Andrea Sella, professor of inorganic chemistry at University College London, told CNN that cholinesterase inhibitors are widely used in two categories of insecticides: organophosphates and carbamates.
"Organophosphate insecticides poisonings are common worldwide, as farmers sometimes mishandle them. But some organophosphates are far more poisonous than insecticides and have been used for military purposes e.g. sarin, VX and Novichok," he said.
"We're talking about a very broad range of materials," Sella added.
The inhibitor acts on the nervous system in place of the critical acetylcholinesterase (AChE) enzyme, which transmits signals within biological systems. "The inhibitor attaches itself in the same place where the enzyme should be and the enzyme becomes irreversibly blocked," said Sella.
"It's one of the first thing they should have checked in Omsk. There are a number of symptoms that accompany this poisoning including various types of muscle paralysis, contraction of the pupil in the eye, blood tests, and so on."

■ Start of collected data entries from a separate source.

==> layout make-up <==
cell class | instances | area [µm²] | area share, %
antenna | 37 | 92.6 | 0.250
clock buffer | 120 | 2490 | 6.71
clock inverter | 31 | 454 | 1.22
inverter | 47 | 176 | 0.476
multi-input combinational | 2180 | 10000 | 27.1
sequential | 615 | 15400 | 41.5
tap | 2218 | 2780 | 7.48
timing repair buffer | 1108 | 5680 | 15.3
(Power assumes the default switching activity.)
**src/rtl/core_clock_gate_ctrl.sv**
```systemverilog
// Idle-detect / sleep FSM driving the core clock-gate enable; runs on the free-running clock.
// Optional gated-cycle statistics counter enabled by defining CLK_GATE_STATS_EN.
module core_clock_gate_ctrl #(
    parameter int IDLE_CYCLES = 16,
    parameter int WAKE_CYCLES = 2
) (
    input  logic        clk_i,
    input  logic        rst_i,
    input  logic        sleep_req_i,
    input  logic        busy_i,
    input  logic        wake_req_i,
    output logic        clk_en_o,
    output logic        sleep_ack_o,
    output logic        wake_ack_o,
    input  logic        stats_clr_i,
    output logic [31:0] gated_cycles_o
);

    localparam int MAX_CYC = (IDLE_CYCLES > WAKE_CYCLES) ? IDLE_CYCLES : WAKE_CYCLES;
    localparam int CNT_W   = $clog2(MAX_CYC + 1);

    localparam logic [CNT_W-1:0] CNT_ZERO = '0;
    localparam logic [CNT_W-1:0] CNT_ONE  = CNT_W'(1);
    localparam logic [CNT_W-1:0] IDLE_T   = CNT_W'(IDLE_CYCLES);
    localparam logic [CNT_W-1:0] WAKE_T   = CNT_W'(WAKE_CYCLES);

    typedef enum logic [1:0] {
        ACTIVE   = 2'd0,
        IDLE_CNT = 2'd1,
        GATED    = 2'd2,
        WAKING   = 2'd3
    } state_t;

    state_t           state_q, state_d;
    logic [CNT_W-1:0] cnt_q, cnt_d;
    logic             clk_en_q;
    logic             sleep_ack_q;
    logic             wake_ack_q;

    logic idle_ok;
    assign idle_ok = sleep_req_i & ~busy_i & ~wake_req_i;

    always_comb begin
        state_d = state_q;
        cnt_d   = cnt_q;
        case (state_q)
            ACTIVE: begin
                if (idle_ok) begin
                    state_d = IDLE_CNT;
                    cnt_d   = CNT_ONE;
                end
            end
            IDLE_CNT: begin
                // Abort is checked before the terminal count so a late wake never gates.
                if (!idle_ok) begin
                    state_d = ACTIVE;
                    cnt_d   = CNT_ZERO;
                end else if (cnt_q == IDLE_T) begin
                    state_d = GATED;
                    cnt_d   = CNT_ZERO;
                end else begin
                    cnt_d = cnt_q + CNT_ONE;
                end
            end
            GATED: begin
                if (!idle_ok) begin
                    state_d = WAKING;
                    cnt_d   = CNT_ONE;
                end
            end
            WAKING: begin
                if (cnt_q == WAKE_T) begin
                    state_d = ACTIVE;
                    cnt_d   = CNT_ZERO;
                end else begin
                    cnt_d = cnt_q + CNT_ONE;
                end
            end
            default: begin
                state_d = ACTIVE;
                cnt_d   = CNT_ZERO;
            end
        endcase
    end

    // Outputs are decoded from the next state so they change exactly on the transition edge.
    always_ff @(posedge clk_i) begin
        if (rst_i) begin
            state_q     <= ACTIVE;
            cnt_q       <= CNT_ZERO;
            clk_en_q    <= 1'b1;
            sleep_ack_q <= 1'b0;
            wake_ack_q  <= 1'b0;
        end else begin
            state_q     <= state_d;
            cnt_q       <= cnt_d;
            clk_en_q    <= (state_d != GATED);
            sleep_ack_q <= (state_d == GATED);
            wake_ack_q  <= (state_q == WAKING) && (state_d == ACTIVE);
        end
    end

    assign clk_en_o    = clk_en_q;
    assign sleep_ack_o = sleep_ack_q;
    assign wake_ack_o  = wake_ack_q;

`ifdef CLK_GATE_STATS_EN
    logic [31:0] gated_cycles_q, gated_cycles_d;

    always_comb begin
        gated_cycles_d = gated_cycles_q;
        if (stats_clr_i) begin
            gated_cycles_d = 32'h0;
        end else if (!clk_en_q && (gated_cycles_q != 32'hFFFF_FFFF)) begin
            gated_cycles_d = gated_cycles_q + 32'd1;
        end
    end

    always_ff @(posedge clk_i) begin
        if (rst_i) begin
            gated_cycles_q <= 32'h0;
        end else begin
            gated_cycles_q <= gated_cycles_d;
        end
    end

    assign gated_cycles_o = gated_cycles_q;
`else
    logic unused_stats_clr;
    assign unused_stats_clr = stats_clr_i;
    assign gated_cycles_o   = 32'h0;
`endif

endmodule

```
**config.mk**
```make
export PLATFORM = sky130hd
export DESIGN_NAME = core_clock_gate_ctrl
export DESIGN_NICKNAME = d
export VERILOG_FILES = /design/src/rtl/core_clock_gate_ctrl.sv
export SDC_FILE = /design/constraint.sdc
export NUM_CORES = 1
export LEC_CHECK = 0
export ABC_AREA = 0
export ABC_CLOCK_PERIOD_IN_PS = 1400
export CAP_MARGIN = 30
export CORE_ASPECT_RATIO = 0.8
export CORE_MARGIN = 1.5
export CORE_UTILIZATION = 35
export DETAILED_ROUTE_END_ITERATION = 10
export PLACE_DENSITY = 0.78
export SLEW_MARGIN = 20
export SYNTH_ARGS = -nofsm -noshare
export SYNTH_HDL_FRONTEND = slang
export SYNTH_SLANG_ARGS = --single-unit
```
**constraint.sdc**
```tcl
create_clock -name clk_i -period 1.4 [get_ports clk_i]
set_input_delay 0.28 -clock clk_i [delete_from_list [all_inputs] [get_ports clk_i]]
set_output_delay 0.28 -clock clk_i [all_outputs]
set_load 0.01 [all_outputs]
```
* Yosys cells after proc, flatten, opt, wreduce, memory -nomap -nowiden
Cells that the tools add are included.
** Word-level totals
- Register bits :: 10
- Bits of input ports :: 6
- Logic and storage cells :: 35
** Operators by class
- Add/subtract/negate cells :: 1
- Eq/ne operators :: 9
- Multiplexer cells :: 12
- Bitwise gates (word level) :: 4
- Reductions and logical operators :: 4
** Operator list (number)
- 5-bit 2-to-1 mux :: 5
- 5-bit case mux with 4 select lines :: 1
- 2-bit 2-to-1 mux :: 5
- 2-bit case mux with 4 select lines :: 1
- 2-bit == test (second input constant) :: 3
- 2-bit inequality test (second input constant) :: 3
- 5-bit by 1-bit adder with 5-bit output (second input constant) :: 1
- 5-bit by 2-bit == test with 1-bit output (second input constant) :: 1
- 5-bit == test (second input constant) :: 1
- 2-bit zero test :: 2
- 1-bit AND :: 2
- 2-bit by 1-bit == test with 1-bit output (second input constant) :: 1
- 1-bit NOT :: 2
- 2-bit AND reduction :: 1
- 1-bit logical AND :: 1

* Longest topological paths before layout
Gate-level depths: netlist of the first run.
- Word-level depth :: 7
- Mapped depth :: 6
- Depth with buffers taken out :: 6

* Worst setup path after synthesis of the first run
OpenSTA, ideal clock, no wires.
- Kind :: reg2reg
- Start :: reg cnt_q[0]
- End :: reg cnt_q[2]
- Library setup time :: 0.128 ns
- Data arrival time :: 1.375 ns
- Slack :: -0.102 ns
- Stages on the path, launching flop included :: 7
- Path buffers :: 0
- Clock period less this slack :: 1.502 ns
- Cells stage by stage :: dfxtp_1 -> inv_1 -> ha_1 -> nor4b_1 -> nor3_1 -> nor4_1 -> o22ai_1
** On the way
- Cells in the longest elaborated chain, start to end :: 4
- Elaborated cells between the ends (all ways) :: 7
- Those cells by class :: add/sub (1); eq/ne (2); mux (4)
** Ends and longest elaborated chain
- from (decl) :: line 35 : logic [CNT_W-1:0] cnt_q, cnt_d;
- from (signal assigned) :: line 96 : cnt_q <= cnt_d;
- 5-bit by 1-bit adder with 5-bit output or 5-bit == test (tied branches) :: line 62, 76, 58
- 5-bit 2-to-1 mux :: line 58 : end else if (cnt_q == IDLE_T) begin
- 5-bit 2-to-1 mux :: line 55 : if (!idle_ok) begin
- 5-bit case mux with 4 select lines (*) :: line 46 : case (state_q)
Every way passes the cells marked *; elsewhere a longest branch is shown, timed or not.
A chain may end at the register's enable or synchronous reset.

* Worst setup path after layout of the first run
- Start :: reg cnt_q[0]
- End :: reg cnt_q[3]
The elaborated chain is that of the path after synthesis.

==> results of run 1 <==
placed cells by master (no fill, tap or decap), types with 2 or more instances in the layout:
master and n:
conb_1 32, buf_4 13, dfxtp_1 7, nor2_1 6
dlygate4sd2_1 4, nand2_1 3, a21oi_1 3, ha_4 3
clkbuf_4 3, inv_4 2, nor4b_4 2, nor3_1 2
nand3_1 2, nor3_2 2, a32o_1 2, dfxtp_2 2
dlymetal6s2s_1 2
critical path, cell delays in order, from the launching register on:
cell     delay [ns]
dfxtp_2        0.34
inv_4          0.08
ha_4           0.12
nor4b_4        0.24
buf_4          0.18
o22ai_4        0.09
a32o_1         0.26
registers in the layout (all words and copies together) (netlist names):
signal and cells:
clk_en_o 1, cnt_q 5, sleep_ack_o 1, state_q 2, wake_ack_o 1
synth_stat cells:
| cell | number | share of area, % |
|---|---|---|
| or4b_4 | 1 | 1.7 |
| buf_4 | 32 | 30 |
| a211oi_1 | 1 | 0.94 |
| nor3_1 | 4 | 2.5 |
| xnor2_1 | 2 | 2.2 |
| nand2b_1 | 1 | 0.79 |
| o22ai_1 | 1 | 0.79 |
| clkbuf_1 | 1 | 0.47 |
| nor4b_2 | 1 | 1.9 |
| o22ai_2 | 1 | 1.6 |
| inv_1 | 2 | 0.94 |
| ha_1 | 3 | 4.7 |
| nor3b_1 | 1 | 0.94 |
| dfxtp_1 | 10 | 25 |
| o21bai_1 | 1 | 0.94 |
| nand2_1 | 3 | 1.4 |
| nor2_1 | 6 | 2.8 |
| conb_1 | 1 | 0.47 |
| or2b_1 | 1 | 0.94 |
| a21oi_1 | 3 | 1.9 |
| nand3_1 | 3 | 1.9 |
| a21o_1 | 1 | 0.94 |
| a32o_1 | 2 | 2.5 |
| o211a_1 | 1 | 1.3 |
| nand3b_1 | 1 | 0.94 |
| and4bb_2 | 1 | 1.6 |
| nor4_1 | 1 | 0.79 |
| a211o_1 | 1 | 1.1 |
| o21ai_0 | 1 | 0.63 |
| and2_1 | 1 | 0.79 |
| and2b_2 | 1 | 1.1 |
| and2b_1 | 1 | 0.94 |
| nor4b_1 | 1 | 1.1 |
| or3b_2 | 1 | 1.1 |
routing by layer:
metal / vias up / share of wire (%) / routed length (um)
met5: - / 0 / 0
met4: 0 / 3.0 / 50
met3: 5 / 4.2 / 69
met2: 29 / 52 / 862
met1: 302 / 40 / 667
li1: 301 / - / -
area by class of cell:
cell class	instances	area [um^2]	area share (%)
diodes	1	2.50	0.247
clock buffers	3	22.5	2.22
inverters	2	12.5	1.23
multi-input cells	79	571	56.3
flip-flops and latches	10	206	20.4
well taps	25	31.3	3.09
repair buffers	20	168	16.5
how the worst max path moves through the flow:
stage,startpoint,to,slack (ns),cells past startpoint
final,cnt_q[0],cnt_q[3],-0.01,6
after global routing,cnt_q[0],cnt_q[4],-0.08,7
after CTS,state_q[1],state_q[1],0.0006,4
after detailed placement,busy_i,cnt_q[3],-0.58,5
after global placement,sleep_req_i,cnt_q[3],-0.52,5
after floorplan,busy_i,cnt_q[1],0.03,4
logic make-up (layout without fill, tap and decap cells):
| group | Yosys count | after routing |
|---|---|---|
| adder cells (fa/ha/maj) | 3 | 3 |
| XOR/XNOR | 2 | 2 |
| AO/OA/AOI/OAI | 13 | 13 |
| buffers and inverters | 35 | 25 |
| flip-flops | 10 | 10 |
| other | 1 | 33 |
| AND/OR/NAND/NOR | 29 | 29 |
power by group through the flow:
| stage | Sequential [uW] | Clock, uW | Combinational [uW] |
|---|---|---|---|
| 6_report | 291 | 208 | 106 |
| 5_1_grt | 291 | 224 | 119 |
| 4_1_cts | 291 | 216 | 97.7 |
| 3_5_place_dp | 297 | 0 | 93.8 |
| 3_3_place_gp | 297 | 0 | 91.2 |
| 2_1_floorplan | 296 | 0 | 129 |
per-stage QoR:
step | total power [uW] | worst slack, ns | setup TNS, ns | hold WS (ns)
6_report | 606 | -0.0129 | -0.0235 | 0.577
5_1_grt | 635 | -0.0790 | -0.323 | 0.614
4_1_cts | 605 | 0.000604 | 0 | 0.584
3_5_place_dp | 391 | -0.575 | -4.00 | 0.579
3_3_place_gp | 388 | -0.523 | -3.59 | 0.571
2_1_floorplan | 425 | 0.0298 | 0 | 0.349
repair_timing:
item | 4_1_cts | 5_1_grt
pin swaps | 7 | 13
hold buffers | 0 | 0
endpoints found under the setup margin | 9 | 10
gates resized for setup | 13 | 19
buffers inserted | 1 | 2
hold endpoints to repair | 0 | 0
==> results by group, run 1 <==
Synthesis
  • Post-Syn Area: 796 um^2
  • Syn_area_per_cell: 8.56 um^2
  • Sequential area share after synthesis: 25.2%
  • Synth Warn #: 0
  • Post-synthesis mux area share: 0%
  • Synth unique cells: 34
  • #FFs+latches synth: 10
  • Syn Inst Count: 93
  • Synth Area in XOR/XNOR: 2.20%
  • Post-synthesis compound-gate area fraction: 12.6%
  • Simple-Gate Fraction of Synth Area: 23.3%
  • Synth Area in Adders: 4.72%
  • Largest family of logic cells by synthesized area: buffers and inverters

Floorplanning
  • Initial Util: 36.9%
  • Row Count: 15
  • Die area: 0.00257 mm^2
  • DIE HEIGHT: 45.7 um
  • IO Count: 41
  • Die X: 56.3 um
  • Area of the core: 0.00216 mm^2

Clock network
  • Clock-pin slew on the worst setup and hold paths: 0.07 ns
  • H-tree Lvls: 1
  • Max clock buf depth: 2
  • Worst skew pair latency: 0.27 ns
  • CTS tree: yes
  • Num CTS Buffers: 3
  • Clock sinks: 10
  • Root buf cell: clkbuf_4

Place
  • Detail Placement HPWL: 1.09 mm
  • Routability Congestion: 0.890
  • Placed inst area: 851 um^2
  • PortBufs: 7
  • Placed Cells incl. Taps: 133

STA
  • Fin Clk Skew: 0.000676 ns
  • Tmin final: 1.41 ns
  • Max Slew Vio Count: 0
  • Max Freq: 0.708 GHz
  • PnR worst setup slack: -0.0129 ns
  • Final worst-path cycle share: 101%
  • Hold Violations, Final: 0
  • # setup viols final: 2
  • RSZ-0062 raised after global routing: yes

Min path
  • Worst Hold Path EP: state_q[1]
  • HP Class: flip-flop to flip-flop
  • Hold Crit Depth: 2
  • Hold Startpoint: state_q[0]

Worst setup path
  • Worst Setup End Kind: flip-flop
  • Data arrival, critical path: 1.58 ns
  • Reg2reg end: cnt_q[3]
  • FF-to-FF path depth: 6
  • CP Class: flip-flop to flip-flop
  • Worst Setup Start Kind: flip-flop
  • RR Startpoint: cnt_q[0]
  • Worst EP required: 1.57 ns
  • R2r setup slk: -0.01 ns
  • Crit Path Max Fanout: 5

Global route
  • Pin count of the biggest net entering global routing: 11
  • Global-route wire length before repair: 2.42 mm
  • Global route overflow: 0
  • Global Route met2 Usage: 22.6%
  • Met3 usage: 2.56%
  • Vias in the first global route: 550
  • Initial antenna violation count: 1
  • Overall routing resource usage: 12.8%
  • Busiest grt layer: met2
  • GR Util met1: 13.4%

Layout
  • Fin util: 47.0%
  • Fillers: 202
  • Nets: 125
  • Layout area overhead: 27.4%
  • Finished Layout Cells: 140
  • Final instance area: 0.00101 mm^2
  • Ratio of cells with drive above 1 in the final layout: 32.5%

Detailed routing
  • DR iter-0 viols: 13
  • DRC: 0
  • Drt total wl: 1.65 mm
  • Vias per cell: 4.55
  • DR pass1 iterations: 4
  • ANT nets after route: 0
  • Vias post-DR: 637
  • Routed len/inst: 11.8 um

Power
  • Maximum VDD drop: 0.000370 V
  • Pint: 422 uW
  • Pwr Density: 598 mW/mm^2
  • Switching Share: 30.3%
  • Share of power burned in combinational logic: 17.6%
  • Sequential power share: 48.1%
  • Switching pwr: 184 uW
  • Clk network pwr share: 34.3%
  • Lkg Pwr: 0.000483 uW

Outcome
  • Status: finished, violations left
  • Violated checks: negative setup slack

Run
  • Max-cap violation count: 0
Power figures use the tool's default switching activity.
File: src/rtl/fib_pkg.sv
// Shared Fibonacci constants and FSM state encoding.
// Used by the generator, the index decoder and their benches.
package fib_pkg;

  localparam int WIDTH = 13;
  localparam int IDX_W = 5;

  // Largest index and term that fit in WIDTH=13 bits
  localparam int FIB_MAX_IDX = 20;
  localparam int FIB_MAX     = 6765;

  typedef enum logic [1:0] {
    IDLE = 2'd0,
    RUN  = 2'd1,
    DONE = 2'd2
  } fib_state_e;

endpackage

File: src/rtl/fib_index.sv
// Fibonacci index decoder: walks the sequence one add per clock
// until it meets or passes the captured value.
import fib_pkg::*;

module fib_index #(
  parameter int WIDTH = fib_pkg::WIDTH,
  parameter int IDX_W = fib_pkg::IDX_W
) (
  input  logic             clock,
  input  logic             reset,
  input  logic             start,
  input  logic [WIDTH-1:0] value,
  output logic             busy,
  output logic             ready,
  output logic [IDX_W-1:0] index,
  output logic             is_fib
);

  fib_state_e       r_state, w_state;
  logic [WIDTH-1:0] r_tgt, w_tgt;
  logic [WIDTH-1:0] r_prev, w_prev;
  logic [WIDTH-1:0] r_cur, w_cur;
  logic [IDX_W-1:0] r_idx, w_idx;
  logic [IDX_W-1:0] r_index, w_index;
  logic             r_is_fib, w_is_fib;
  logic [WIDTH:0]   w_sum;

  // One extra bit exposes the overflow of the next term
  assign w_sum = {1'b0, r_cur} + {1'b0, r_prev};

  always_ff @(posedge clock or posedge reset) begin
    if (reset) begin
      r_state  <= IDLE;
      r_tgt    <= '0;
      r_prev   <= '0;
      r_cur    <= WIDTH'(1);
      r_idx    <= IDX_W'(1);
      r_index  <= '0;
      r_is_fib <= 1'b0;
    end else begin
      r_state  <= w_state;
      r_tgt    <= w_tgt;
      r_prev   <= w_prev;
      r_cur    <= w_cur;
      r_idx    <= w_idx;
      r_index  <= w_index;
      r_is_fib <= w_is_fib;
    end
  end

  always_comb begin
    w_state  = r_state;
    w_tgt    = r_tgt;
    w_prev   = r_prev;
    w_cur    = r_cur;
    w_idx    = r_idx;
    w_index  = r_index;
    w_is_fib = r_is_fib;
    unique case (r_state)
      IDLE, DONE: begin
        if (start) begin
          w_tgt  = value;
          w_prev = '0;
          w_cur  = WIDTH'(1);
          w_idx  = IDX_W'(1);
          if (value == '0) begin
            w_state  = DONE;
            w_index  = '0;
            w_is_fib = 1'b1;
          end else begin
            w_state = RUN;
          end
        end
      end
      RUN: begin
        if (r_cur == r_tgt) begin
          w_state  = DONE;
          w_index  = r_idx;
          w_is_fib = 1'b1;
        end else if (r_cur > r_tgt) begin
          w_state  = DONE;
          w_index  = r_idx - IDX_W'(1);
          w_is_fib = 1'b0;
        end else if (w_sum[WIDTH]) begin
          w_state  = DONE;
          w_index  = r_idx;
          w_is_fib = 1'b0;
        end else begin
          w_prev = r_cur;
          w_cur  = w_sum[WIDTH-1:0];
          w_idx  = r_idx + IDX_W'(1);
        end
      end
      default: w_state = IDLE;
    endcase
  end

  assign busy   = (r_state == RUN);
  assign ready  = (r_state == DONE);
  assign index  = r_index;
  assign is_fib = r_is_fib;

endmodule

File: config.mk
export PLATFORM = sky130hd
export DESIGN_NAME = fib_index
export DESIGN_NICKNAME = d
export VERILOG_FILES = /design/src/rtl/fib_pkg.sv /design/src/rtl/fib_index.sv
export SDC_FILE = /design/constraint.sdc
export NUM_CORES = 1
export LEC_CHECK = 0
export CAP_MARGIN = 0
export CORE_UTILIZATION = 38
export CTS_CLUSTER_DIAMETER = 30
export CTS_CLUSTER_SIZE = 12
export DETAILED_ROUTE_END_ITERATION = 8
export PLACE_DENSITY_LB_ADDON = 0.25
export SLEW_MARGIN = 20
export SYNTH_ARGS = -nofsm -noshare
export SYNTH_HDL_FRONTEND = slang
export SYNTH_SLANG_ARGS = --single-unit
File: constraint.sdc
create_clock -name clock -period 3.6 [get_ports clock]
set_clock_uncertainty 0.2 [all_clocks]
set_input_delay 0.9 -clock clock [delete_from_list [all_inputs] [get_ports clock]]
set_output_delay 0.9 -clock clock [all_outputs]
set_load 0.01 [all_outputs]
==> flow_metrics.tcl <==
set metrics [dict create \
    count_of_antenna_diodes_in_the_layout 0 \
    tightest_slew_ns 0.658 \
    synthCells 332 \
    rows 32 \
    yosys_most_used_dff "dfrtp_1" \
    path_max_fanout 6 \
    flow.area_growth_from_synthesis_pct 14.5 \
    timing_worst_setup_path_type "in2reg" \
    finalSetupTns_ns 0 \
    power.ir.vdd_worst_mv 0.216 \
    boundaryPins 24 \
    grt_first_pass_wirelength_um 10700 \
    hold_viol_final 0 \
    yosysUniqueCellTypes 42 \
    yosys_warnings 0 \
    cts-buffers-inserted 5 \
    fin_cells 458 \
    die_area_um2 8360 \
    crit_required_ns 3.58 \
    yosysTopAreaCell "dfrtp_1" \
    total_switching_power_uw 1170 \
    dpl.hpwl_um 4380 \
    placedCellCount 450 \
    syn-num-nets 377 \
    io_buffers 23 \
    placeableCoreArea_um2 7730 \
    cts.clk_slew.worst_paths_ns 0.10 \
    grt_max_degree 53 \
    cp-start-kind "primary input" \
    timing.critical_path.mode_cell "nand2_1" \
    sequential_fraction_of_design_power 0.365 \
    start_util 0.393 \
    post_cts.resized_instances 0 \
    final_layout_size_suffix_gt1_frac 0.0562 \
    dp_slack_ns 0.308 \
    drcViolationCount 0 \
    finish.net_count 400 \
    final_core_util 0.450 \
    via_per_inst 4.95 \
    critical-path-slowest-cell "nor4_1" \
    detail-route-antenna-nets 0 \
    drt_first_iter_violations 136 \
    cts_setup_buffers 0 \
    drt-wirelength-per-cell_um 12.9 \
    syn-mean-instance-area_um2 9.15 \
    cts_tree "yes" \
    critPathArrivalTime_ns 2.91 \
    final_period_minus_worst_setup_slack_ns 2.93 \
    share_clk_of_total_power 0.117 \
    achievable-frequency_mhz 341 \
    power.internal_uw 1560 \
    run_status "finished clean" \
    ctsLongestPathBuffers 2 \
    hold_buffers 0 \
    clock-sinks 52 \
    synth_top_area_share 0.412 \
    global_route.usage.total 0.160 \
    synth-seq-cells 52 \
    power_density_nw_per_um2 787 \
    synth_enable_flop_cells 0 \
    maxSlewViolCount 0 \
    via_count_of_the_first_global_routing_pass 2303 \
    end_kind "flop" \
    synth.top_cells.by_count "50 x dfrtp_1, 43 x o21ai_0, 33 x nand3_1, 32 x inv_1, 30 x nand2_1" \
    clock_tree.root_cell "clkbuf_8" \
    power_leakage_uw 0.00157 \
    power_switching_share 0.429 \
    drt_pre_antenna_iters 4 \
    detail_route.wirelength_um 5910 \
    timing.final.setup_violations 0 \
    maxCapViolCount 0 \
    clock_insertion_delay_worst_skew_ns 0.30 \
    synth_sequential_area_ratio 0.429 \
    grt_setup_unrepaired "no" \
    globalplace.congestion 0.826 \
    max_stage_delay_ns 0.55 \
    ys_top_cells_by_area "dfrtp_1 41%, ha_1 12%, o21ai_0 7.1%" \
    cp_cell_sequence "clkdlybuf4s50_1, or4_1, nor4_1, nand2_1, nand2_1, mux2i_1" \
    gr-total-overflow 0 \
    setup_slack_ns 0.671 \
    max-slew-margin-rel 0.561 \
    worst_hold_check_path_type "reg2reg" \
    syn_area_um2 3040 \
    post-route-period-util 0.813 \
    die_h_um 91.4 \
    final.hold.worst_slack_ns 0.298 \
    die_w_um 91.4 \
    most_frequent_cell_after_synthesis "dfrtp_1" \
    vias 2265 \
    async_reset_ff_frac 1.00 \
    grt_antenna_before_repair 0 \
    ctsHtreeMaxLevel 2 \
    power_frac_comb 0.518 \
]
routing by layer:
| layer | GRT usage | wire [um] | share of wire |
|---|---|---|---|
| met2 | 0.258 | 2590 | 0.44 |
| met3 | 0.0285 | 164 | 0.028 |
| met4 | 0.0476 | 57 | 0.0096 |
| met5 | 0 | 0 | 0 |
| met1 | 0.218 | 3100 | 0.52 |
registers in the layout (all words and copies together), names as in the netlist:
signal   cells
index        5
is_fib       1
r_cur       13
r_idx        5
r_prev      13
r_state      2
r_tgt       13
placed cells by master (no fill, tap or decap), types with 2 or more instances in the layout:
cell type / synthesis / layout
clkdlybuf4s50_1: 0 / 23
nor3b_1: 3 / 3
nand2_1: 30 / 30
buf_4: 0 / 6
clkbuf_1: 8 / 2
nor2_1: 9 / 9
xnor2_1: 9 / 9
clkbuf_8: 0 / 5
or3_1: 4 / 4
dfrtp_1: 50 / 50
nand3b_1: 3 / 3
nand4_1: 2 / 2
xor2_1: 5 / 5
nor3_1: 5 / 5
inv_1: 32 / 31
o21ai_0: 43 / 43
nand3_1: 33 / 33
o211ai_1: 4 / 4
nand2b_1: 4 / 4
ha_1: 28 / 28
dfstp_2: 2 / 2
nor2b_1: 5 / 5
a31oi_1: 2 / 2
o21ai_1: 2 / 2
a311oi_1: 2 / 2
nor4_1: 3 / 3
a21o_1: 2 / 2
o21bai_1: 2 / 2
or4_1: 2 / 2
mux2i_1: 7 / 7
a21oi_1: 14 / 14
path summary, 6_finish.rpt:
path | from | end | slack (ns) | depth (start not counted)
setup / recovery | value[12] | index[2] | 0.67 | 6
hold / removal | r_tgt[0] | r_tgt[0] | 0.30 | 2
setup reg to reg | r_cur[10] | r_cur[9] | 0.72 | 8
hold reg to reg | r_tgt[0] | r_tgt[0] | 0.30 | 2
max in group asynchronous | reset | r_prev[12] | 1.87 | 3
min in group asynchronous | reset | r_tgt[10] | 0.89 | 3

The Charite Hospital in Berlin said in its Monday statement that Navalny is being treated with the antidote atropine.
Sella added that the atropine treatment is used to calm the nervous system and act against overstimulation, and agents such as Pralidoxime are used to reverse the attachment of the inhibitor and restore the activity of the AChE enzyme.
"If you don't act quickly you could have long-term damage associated with the nerve system," Sella added. "Navalny was treated and kept alive, yes, but whether or not if he'll have further damage remains to be seen."